* Problem description *
All that is needed is every line of the listing below that has "driven".

* Records supplied *
## config.mk

```make
export PLATFORM = sky130hd
export DESIGN_NAME = dco_trim_sequencer
export DESIGN_NICKNAME = d
export VERILOG_FILES = /design/src/rtl/dco_trim_sequencer.sv
export SDC_FILE = /design/constraint.sdc
export NUM_CORES = 1
export LEC_CHECK = 0
export BUFFER_PORTS_ARGS = -buffer_cell sky130_fd_sc_hd__buf_2
export CAP_MARGIN = 20
export CELL_PAD_IN_SITES_DETAIL_PLACEMENT = 0
export CELL_PAD_IN_SITES_GLOBAL_PLACEMENT = 1
export CORE_ASPECT_RATIO = 1.75
export CORE_UTILIZATION = 45
export CTS_CLUSTER_DIAMETER = 200
export CTS_CLUSTER_SIZE = 20
export DETAILED_ROUTE_END_ITERATION = 10
export PLACE_DENSITY = 0.89
export SLEW_MARGIN = 20
export SYNTH_ARGS = -nofsm -noshare
export SYNTH_HDL_FRONTEND = slang
export SYNTH_SLANG_ARGS = --single-unit
```

## constraint.sdc

```tcl
create_clock -name clock -period 9.9 [get_ports clock]
set_input_delay 1.98 -clock clock [delete_from_list [all_inputs] [get_ports clock]]
set_output_delay 1.98 -clock clock [all_outputs]
set_load 0.02 [all_outputs]
```

## src/rtl/dco_trim_sequencer.sv

```systemverilog
// Start-up and trim-slew sequencer for the 13-stage trimmable ring oscillator.
// Walks the 26-bit thermometer-style trim word one bit per step toward a requested trim count.
module dco_trim_sequencer #(
    parameter int STEP_DIV  = 16,
    parameter int START_CYC = 8
) (
    input  logic        clock,
    input  logic        reset,
    input  logic        en,
    input  logic [4:0]  target,
    input  logic        target_valid,
    output logic        target_ready,
    output logic        osc_enable,
    output logic        osc_run,
    output logic [25:0] trim,
    output logic [4:0]  count,
    output logic        busy,
    output logic        settled
);

    localparam int TIMER_MAX = (STEP_DIV > START_CYC) ? STEP_DIV : START_CYC;
    localparam int TW        = (TIMER_MAX > 1) ? $clog2(TIMER_MAX) : 1;
    localparam logic [4:0] COUNT_MAX = 5'd26;

    typedef enum logic [1:0] {
        S_OFF,
        S_START,
        S_IDLE,
        S_SLEW
    } state_t;

    state_t      state, state_nxt;
    logic [TW-1:0] timer, timer_nxt;
    logic [4:0]  tgt, tgt_nxt;
    logic [4:0]  count_nxt;
    logic [4:0]  clamped;
    logic [25:0] trim_nxt;
    logic        ready_nxt, enable_nxt, run_nxt, busy_nxt, settled_nxt;

    // Primary bits fill first; secondary bits start once all 13 primaries are set.
    function automatic logic [25:0] decode(input logic [4:0] n);
        logic [25:0] w;
        w = '0;
        for (int i = 0; i < 13; i++) begin
            w[i]      = (5'(i) < n);
            w[13 + i] = (5'(i + 13) < n);
        end
        return w;
    endfunction

    assign clamped = (target > COUNT_MAX) ? COUNT_MAX : target;

    // NOTE: every signal gets its default before the case statement so no path leaves it unassigned (no latches).
    always_comb begin
        state_nxt   = state;
        timer_nxt   = timer;
        tgt_nxt     = tgt;
        count_nxt   = count;
        ready_nxt   = target_ready;
        enable_nxt  = osc_enable;
        run_nxt     = osc_run;
        busy_nxt    = busy;
        settled_nxt = 1'b0;

        if (!en) begin
            state_nxt  = S_OFF;
            timer_nxt  = '0;
            tgt_nxt    = '0;
            count_nxt  = '0;
            ready_nxt  = 1'b0;
            enable_nxt = 1'b0;
            run_nxt    = 1'b0;
            busy_nxt   = 1'b0;
        end else begin
            case (state)
                S_OFF: begin
                    state_nxt  = S_START;
                    enable_nxt = 1'b1;
                    run_nxt    = 1'b0;
                    busy_nxt   = 1'b1;
                    ready_nxt  = 1'b0;
                    timer_nxt  = TW'(START_CYC - 1);
                end
                S_START: begin
                    if (timer == '0) begin
                        state_nxt = S_IDLE;
                        run_nxt   = 1'b1;
                        busy_nxt  = 1'b0;
                        ready_nxt = 1'b1;
                    end else begin
                        timer_nxt = timer - 1'b1;
                    end
                end
                S_IDLE: begin
                    ready_nxt = 1'b1;
                    if (target_valid && target_ready) begin
                        tgt_nxt   = clamped;
                        ready_nxt = 1'b0;
                        if (clamped == count) begin
                            settled_nxt = 1'b1;
                        end else begin
                            state_nxt = S_SLEW;
                            busy_nxt  = 1'b1;
                            timer_nxt = TW'(STEP_DIV - 1);
                        end
                    end
                end
                S_SLEW: begin
                    ready_nxt = 1'b0;
                    if (timer == '0) begin
                        count_nxt = (tgt > count) ? count + 5'd1 : count - 5'd1;
                        timer_nxt = TW'(STEP_DIV - 1);
                        if (count_nxt == tgt) begin
                            state_nxt   = S_IDLE;
                            busy_nxt    = 1'b0;
                            settled_nxt = 1'b1;
                            ready_nxt   = 1'b1;
                        end
                    end else begin
                        timer_nxt = timer - 1'b1;
                    end
                end
                default: state_nxt = S_OFF;
            endcase
        end

        // Decoding the next count keeps trim registered and in step with count.
        trim_nxt = decode(count_nxt);
    end

    // NOTE: sequential state uses non-blocking assignments so all registers update together on the edge.
    always_ff @(posedge clock or posedge reset) begin
        if (reset) begin
            state        <= S_OFF;
            timer        <= '0;
            tgt          <= '0;
            count        <= '0;
            trim         <= '0;
            target_ready <= 1'b0;
            osc_enable   <= 1'b0;
            osc_run      <= 1'b0;
            busy         <= 1'b0;
            settled      <= 1'b0;
        end else begin
            state        <= state_nxt;
            timer        <= timer_nxt;
            tgt          <= tgt_nxt;
            count        <= count_nxt;
            trim         <= trim_nxt;
            target_ready <= ready_nxt;
            osc_enable   <= enable_nxt;
            osc_run      <= run_nxt;
            busy         <= busy_nxt;
            settled      <= settled_nxt;
        end
    end

endmodule

```

==> impl_metrics.env, run 1 <==
export IMPL_max_freq_ghz=0.241
export IMPL_max_stage_delay_ns=0.71
export IMPL_worstPathMaxFanout=26
export IMPL_final_area_um2=2710
export IMPL_critPathKind="register to register"
export IMPL_cts_sinks=45
export IMPL_clk_pin_slew_ns=0.09
export IMPL_post_route_min_period_ns=4.15
export IMPL_yosys_warnings=0
export IMPL_drt_iter0_markers=93
export IMPL_die_height_um=98.8
export IMPL_synth_enable_flop_cells=0
export IMPL_area_growth_pct=12.4
export IMPL_relSlewSlack_pct=39.5
export IMPL_hold_path_class="register to register"
export IMPL_remaining_drc_errors=2
export IMPL_grt_util_all_layers_pct=19.4
export IMPL_syn_cell_area_um2=2410
export IMPL_diodes=0
export IMPL_hpwl_um=3650
export IMPL_synth_fp_nets=255
export IMPL_arrival_ns=4.28
export IMPL_insertion_delay_ns=0.31
export IMPL_violations="DRC"
export IMPL_cts_inserted_buffers=5
export IMPL_setup_viol=0
export IMPL_ys_seq_area_share_pct=46.7
export IMPL_worst_pin_slew_ns=0.907
export IMPL_maxSlewViolCount=0
export IMPL_synth_top_family_by_area="compound AO/OA/AOI/OAI gates"
export IMPL_yosysMostFrequentCell="dfrtp_1"
export IMPL_synthTopCellsByCount="45 x dfrtp_1, 16 x nand2_1, 15 x inv_1"
export IMPL_htree_num_levels=2
export IMPL_cp_common_cell="inv_1"
export IMPL_synth_avg_cell_area_um2=10.3
export IMPL_place_congestion=0.814
export IMPL_cp_slowest_cell="mux2i_4"
export IMPL_routed_wl_um=4980
export IMPL_grt_antenna_before_repair=0
export IMPL_power_leakage_nw=1.37
export IMPL_cp_cell_sequence="inv_1 > ha_1 > a211o_1 > a221oi_2 > or2_2 > inv_1 > fa_1 > o21a_1 > or3_1 > a21oi_2 > mux2i_4 > o31ai_1"
export IMPL_vias=1803
export IMPL_yosys_area_share_adder_pct=6.02
export IMPL_synthArstFlopShare_pct=100
export IMPL_die_x_um=57.3
export IMPL_p_per_area_nw_per_um2=145
export IMPL_grt_pass1_wl_um=8360
export IMPL_wl_per_cell_um=15.2
export IMPL_required_ns=10.03
export IMPL_place_ws_ns=5.80
export IMPL_synth_cells=235
export IMPL_path_delay_family="compound AO/OA/AOI/OAI gates"
export IMPL_vdd_ir_drop_max_mv=0.121
export IMPL_grt_max_degree=46
export IMPL_synth_top_area_share_pct=46.7
export IMPL_synth_ff_type="dfrtp_1"
export IMPL_clock_path_buffers=2
export IMPL_post_cts_buffers=0
export IMPL_max_cap_viol_count=0
export IMPL_cts_root_buf="clkbuf_8"
export IMPL_fin_crit_sh_pct=41.9
export IMPL_overflow=0
export IMPL_rows=34
export IMPL_tns_ns=0
export IMPL_muxShareOfSynthArea_pct=2.70
export IMPL_synth_distinct_cells=58
export IMPL_antenna_left=0
export IMPL_floorplan_core_area_um2=5060
export IMPL_grt_pass1_vias=1877
export IMPL_synth_compound_area_share_pct=17.7
export IMPL_hold_viol_final=0
export IMPL_start_util_pct=47.6
export IMPL_layout_drive_gt1_share_pct=27.0
export IMPL_crit_buf_inv=2
export IMPL_viasPerCell=5.50
export IMPL_fin_nets=293
export IMPL_synth_xor_area_share_pct=5.30
export IMPL_power_w=0.000393
export IMPL_hold_buffers=0
export IMPL_fin_ws_ns=5.75
export IMPL_rsz0062_at_grt="false"
export IMPL_ys_ff_latch=45
export IMPL_dr_pass1_iters=7
export IMPL_synthTopCellsByArea="dfrtp_1 47%, ha_1 5.2%, xnor2_1 3.3%, a21oi_1 2.7%, nand3_1 2.7%"
export IMPL_synthSimpleGateAreaFrac_pct=15.6
export IMPL_cts_resized_gates=0
export IMPL_io_buffers=44
export IMPL_end_kind="register"
export IMPL_io_pins=45
export IMPL_cts_tree="done"
export IMPL_dieArea_um2=5660
export IMPL_startpoint_type="register"
export IMPL_yosysTopAreaCell="dfrtp_1"
export IMPL_status="complete, but fails checks"
export IMPL_clock_skew_ns=0.0128
export IMPL_place_area_um2=2620
<file path="src/rtl/dmem_arbiter_if.sv">
// ---------------------------------------------------------------------------
// dmem_arbiter_if
//   Pipeline MEM-stage request bus and data-memory strobe bus used by
//   dmem_arbiter.
//
//   Pipeline side : p_rd, p_wr, p_addr, p_wdata (request), pipe_stall (hold)
//   Memory side   : mem_rd, mem_wr, mem_addr, mem_wdata
//
//   Modports
//     master : the requester/observer (pipeline plus memory model). It drives
//              p_* and sees mem_* and pipe_stall.
//     slave  : the arbiter. It receives p_* and drives mem_* and pipe_stall.
// ---------------------------------------------------------------------------
interface dmem_arbiter_if #(
  parameter int DATA_WIDTH = 8,
  parameter int ADDR_WIDTH = 8
) ();

  logic                  p_rd;
  logic                  p_wr;
  logic [ADDR_WIDTH-1:0] p_addr;
  logic [DATA_WIDTH-1:0] p_wdata;

  logic                  mem_rd;
  logic                  mem_wr;
  logic [ADDR_WIDTH-1:0] mem_addr;
  logic [DATA_WIDTH-1:0] mem_wdata;

  logic                  pipe_stall;

  modport master (
    output p_rd, p_wr, p_addr, p_wdata,
    input  mem_rd, mem_wr, mem_addr, mem_wdata, pipe_stall
  );

  modport slave (
    input  p_rd, p_wr, p_addr, p_wdata,
    output mem_rd, mem_wr, mem_addr, mem_wdata, pipe_stall
  );

endinterface : dmem_arbiter_if

</file>
<file path="src/rtl/dmem_arbiter.sv">
// ---------------------------------------------------------------------------
// dmem_arbiter
//   Shares one data-memory port between the pipeline MEM stage and an
//   external button-driven loader. The pipeline normally owns the port; a
//   loader press is captured, waits in PEND while the pipeline is busy (for
//   at most STARVE_LIMIT+1 granted cycles), then takes the port for exactly
//   one EXT_WR cycle, stalling the pipeline only if it was requesting.
//
//   Ports
//     clk          : clock, all state on rising edge
//     rst          : synchronous active-high reset
//     bus          : dmem_arbiter_if.slave (p_* in, mem_* / pipe_stall out)
//     ext_set      : loader strobe (level, from a button)
//     ext_val      : loader write value (zero-extended to DATA_WIDTH)
//     ext_num      : loader write address (zero-extended to ADDR_WIDTH)
//     ext_busy     : a loader write is pending or in progress
//     ext_done     : one-cycle pulse in the cycle after the loader write
//     ext_overrun  : sticky, a press arrived while busy and was dropped
// ---------------------------------------------------------------------------
module dmem_arbiter #(
  parameter int DATA_WIDTH   = 8,
  parameter int ADDR_WIDTH   = 8,
  parameter int STARVE_LIMIT = 3
) (
  input  logic                  clk,
  input  logic                  rst,
  dmem_arbiter_if.slave         bus,
  input  logic                  ext_set,
  input  logic [2:0]            ext_val,
  input  logic [1:0]            ext_num,
  output logic                  ext_busy,
  output logic                  ext_done,
  output logic                  ext_overrun
);

  // Age must be able to hold STARVE_LIMIT itself; keep at least one bit.
  localparam int AGE_W = (STARVE_LIMIT < 1) ? 1 : $clog2(STARVE_LIMIT + 1);
  localparam logic [AGE_W-1:0] AGE_MAX = AGE_W'(STARVE_LIMIT);

  typedef enum logic [1:0] {
    IDLE   = 2'd0,
    PEND   = 2'd1,
    EXT_WR = 2'd2
  } state_t;

  state_t                state_q, state_d;
  logic [AGE_W-1:0]      age_q, age_d;
  logic [ADDR_WIDTH-1:0] ext_addr_q;
  logic [DATA_WIDTH-1:0] ext_data_q;
  logic                  ext_prev;

  logic                  strobe_edge;
  logic                  capture;
  logic                  done_d;
  logic                  overrun_d;
  logic                  pipe_req;

  // ext_prev resets to 1 so a button held through reset is not seen as a press.
  assign strobe_edge = ext_set & ~ext_prev;
  assign pipe_req    = bus.p_rd | bus.p_wr;
  assign ext_busy    = (state_q != IDLE);

  // Next-state and datapath steering.
  // NOTE: every signal driven here gets its default before the case so no
  // path leaves it unassigned; otherwise synthesis infers a latch.
  always_comb begin
    state_d        = state_q;
    age_d          = age_q;
    capture        = 1'b0;
    done_d         = 1'b0;
    overrun_d      = ext_overrun;

    // Pipeline owns the port unless the loader write is happening now.
    bus.mem_rd     = bus.p_rd;
    bus.mem_wr     = bus.p_wr;
    bus.mem_addr   = bus.p_addr;
    bus.mem_wdata  = bus.p_wdata;
    bus.pipe_stall = 1'b0;

    case (state_q)
      IDLE: begin
        if (strobe_edge) begin
          state_d = PEND;
          age_d   = '0;
          capture = 1'b1;
        end
      end

      PEND: begin
        // Go as soon as the pipeline leaves the port free, or force it once
        // the pipeline has had its maximum run of granted cycles.
        if (!pipe_req || age_q == AGE_MAX) begin
          state_d = EXT_WR;
        end else begin
          age_d = age_q + AGE_W'(1);
        end
      end

      EXT_WR: begin
        state_d        = IDLE;
        age_d          = '0;
        done_d         = 1'b1;
        // Both pipeline strobes are blocked, even a conflicting rd+wr pair.
        bus.mem_rd     = 1'b0;
        bus.mem_wr     = 1'b1;
        bus.mem_addr   = ext_addr_q;
        bus.mem_wdata  = ext_data_q;
        bus.pipe_stall = pipe_req;
      end

      default: begin
        state_d = IDLE;
        age_d   = '0;
      end
    endcase

    // A press while busy is dropped; the captured write stays untouched.
    if (strobe_edge && state_q != IDLE) begin
      overrun_d = 1'b1;
    end
  end

  // NOTE: sequential state uses non-blocking assignments so every register
  // samples the pre-edge values; reset is synchronous, so it sits inside the
  // clocked block and no asynchronous path to the flops exists.
  always_ff @(posedge clk) begin
    if (rst) begin
      state_q     <= IDLE;
      age_q       <= '0;
      ext_addr_q  <= '0;
      ext_data_q  <= '0;
      ext_done    <= 1'b0;
      ext_overrun <= 1'b0;
      ext_prev    <= 1'b1;
    end else begin
      state_q     <= state_d;
      age_q       <= age_d;
      ext_done    <= done_d;
      ext_overrun <= overrun_d;
      ext_prev    <= ext_set;
      if (capture) begin
        ext_addr_q <= ADDR_WIDTH'(ext_num);
        ext_data_q <= DATA_WIDTH'(ext_val);
      end
    end
  end

endmodule : dmem_arbiter

</file>
<file path="src/flat_wrapper.sv">
// flat-port wrapper written by rule: the top's interface ports become plain ports
module dmem_arbiter_flat 
#(
  parameter int DATA_WIDTH   = 8,
  parameter int ADDR_WIDTH   = 8,
  parameter int STARVE_LIMIT = 3
)
  (clk, rst, ext_set, ext_val, ext_num, ext_busy, ext_done, ext_overrun, bus_p_rd, bus_p_wr, bus_p_addr, bus_p_wdata, bus_mem_rd, bus_mem_wr, bus_mem_addr, bus_mem_wdata, bus_pipe_stall);
  dmem_arbiter_if #(.DATA_WIDTH(DATA_WIDTH), .ADDR_WIDTH(ADDR_WIDTH)) bus_i ();
  input  logic clk;
  input  logic rst;
  input  logic ext_set;
  input  logic [2:0] ext_val;
  input  logic [1:0] ext_num;
  output logic ext_busy;
  output logic ext_done;
  output logic ext_overrun;
  input wire logic [$bits(bus_i.p_rd)-1:0] bus_p_rd;
  input wire logic [$bits(bus_i.p_wr)-1:0] bus_p_wr;
  input wire logic [$bits(bus_i.p_addr)-1:0] bus_p_addr;
  input wire logic [$bits(bus_i.p_wdata)-1:0] bus_p_wdata;
  output wire logic [$bits(bus_i.mem_rd)-1:0] bus_mem_rd;
  output wire logic [$bits(bus_i.mem_wr)-1:0] bus_mem_wr;
  output wire logic [$bits(bus_i.mem_addr)-1:0] bus_mem_addr;
  output wire logic [$bits(bus_i.mem_wdata)-1:0] bus_mem_wdata;
  output wire logic [$bits(bus_i.pipe_stall)-1:0] bus_pipe_stall;
  assign bus_i.p_rd = bus_p_rd;
  assign bus_i.p_wr = bus_p_wr;
  assign bus_i.p_addr = bus_p_addr;
  assign bus_i.p_wdata = bus_p_wdata;
  assign bus_mem_rd = bus_i.mem_rd;
  assign bus_mem_wr = bus_i.mem_wr;
  assign bus_mem_addr = bus_i.mem_addr;
  assign bus_mem_wdata = bus_i.mem_wdata;
  assign bus_pipe_stall = bus_i.pipe_stall;
  dmem_arbiter #(.DATA_WIDTH(DATA_WIDTH), .ADDR_WIDTH(ADDR_WIDTH), .STARVE_LIMIT(STARVE_LIMIT)) u_core (.clk(clk), .rst(rst), .bus(bus_i), .ext_set(ext_set), .ext_val(ext_val), .ext_num(ext_num), .ext_busy(ext_busy), .ext_done(ext_done), .ext_overrun(ext_overrun));
endmodule
</file>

* Written answer *
//   external button-driven loader. The pipeline normally owns the port; a
  // NOTE: every signal driven here gets its default before the case so no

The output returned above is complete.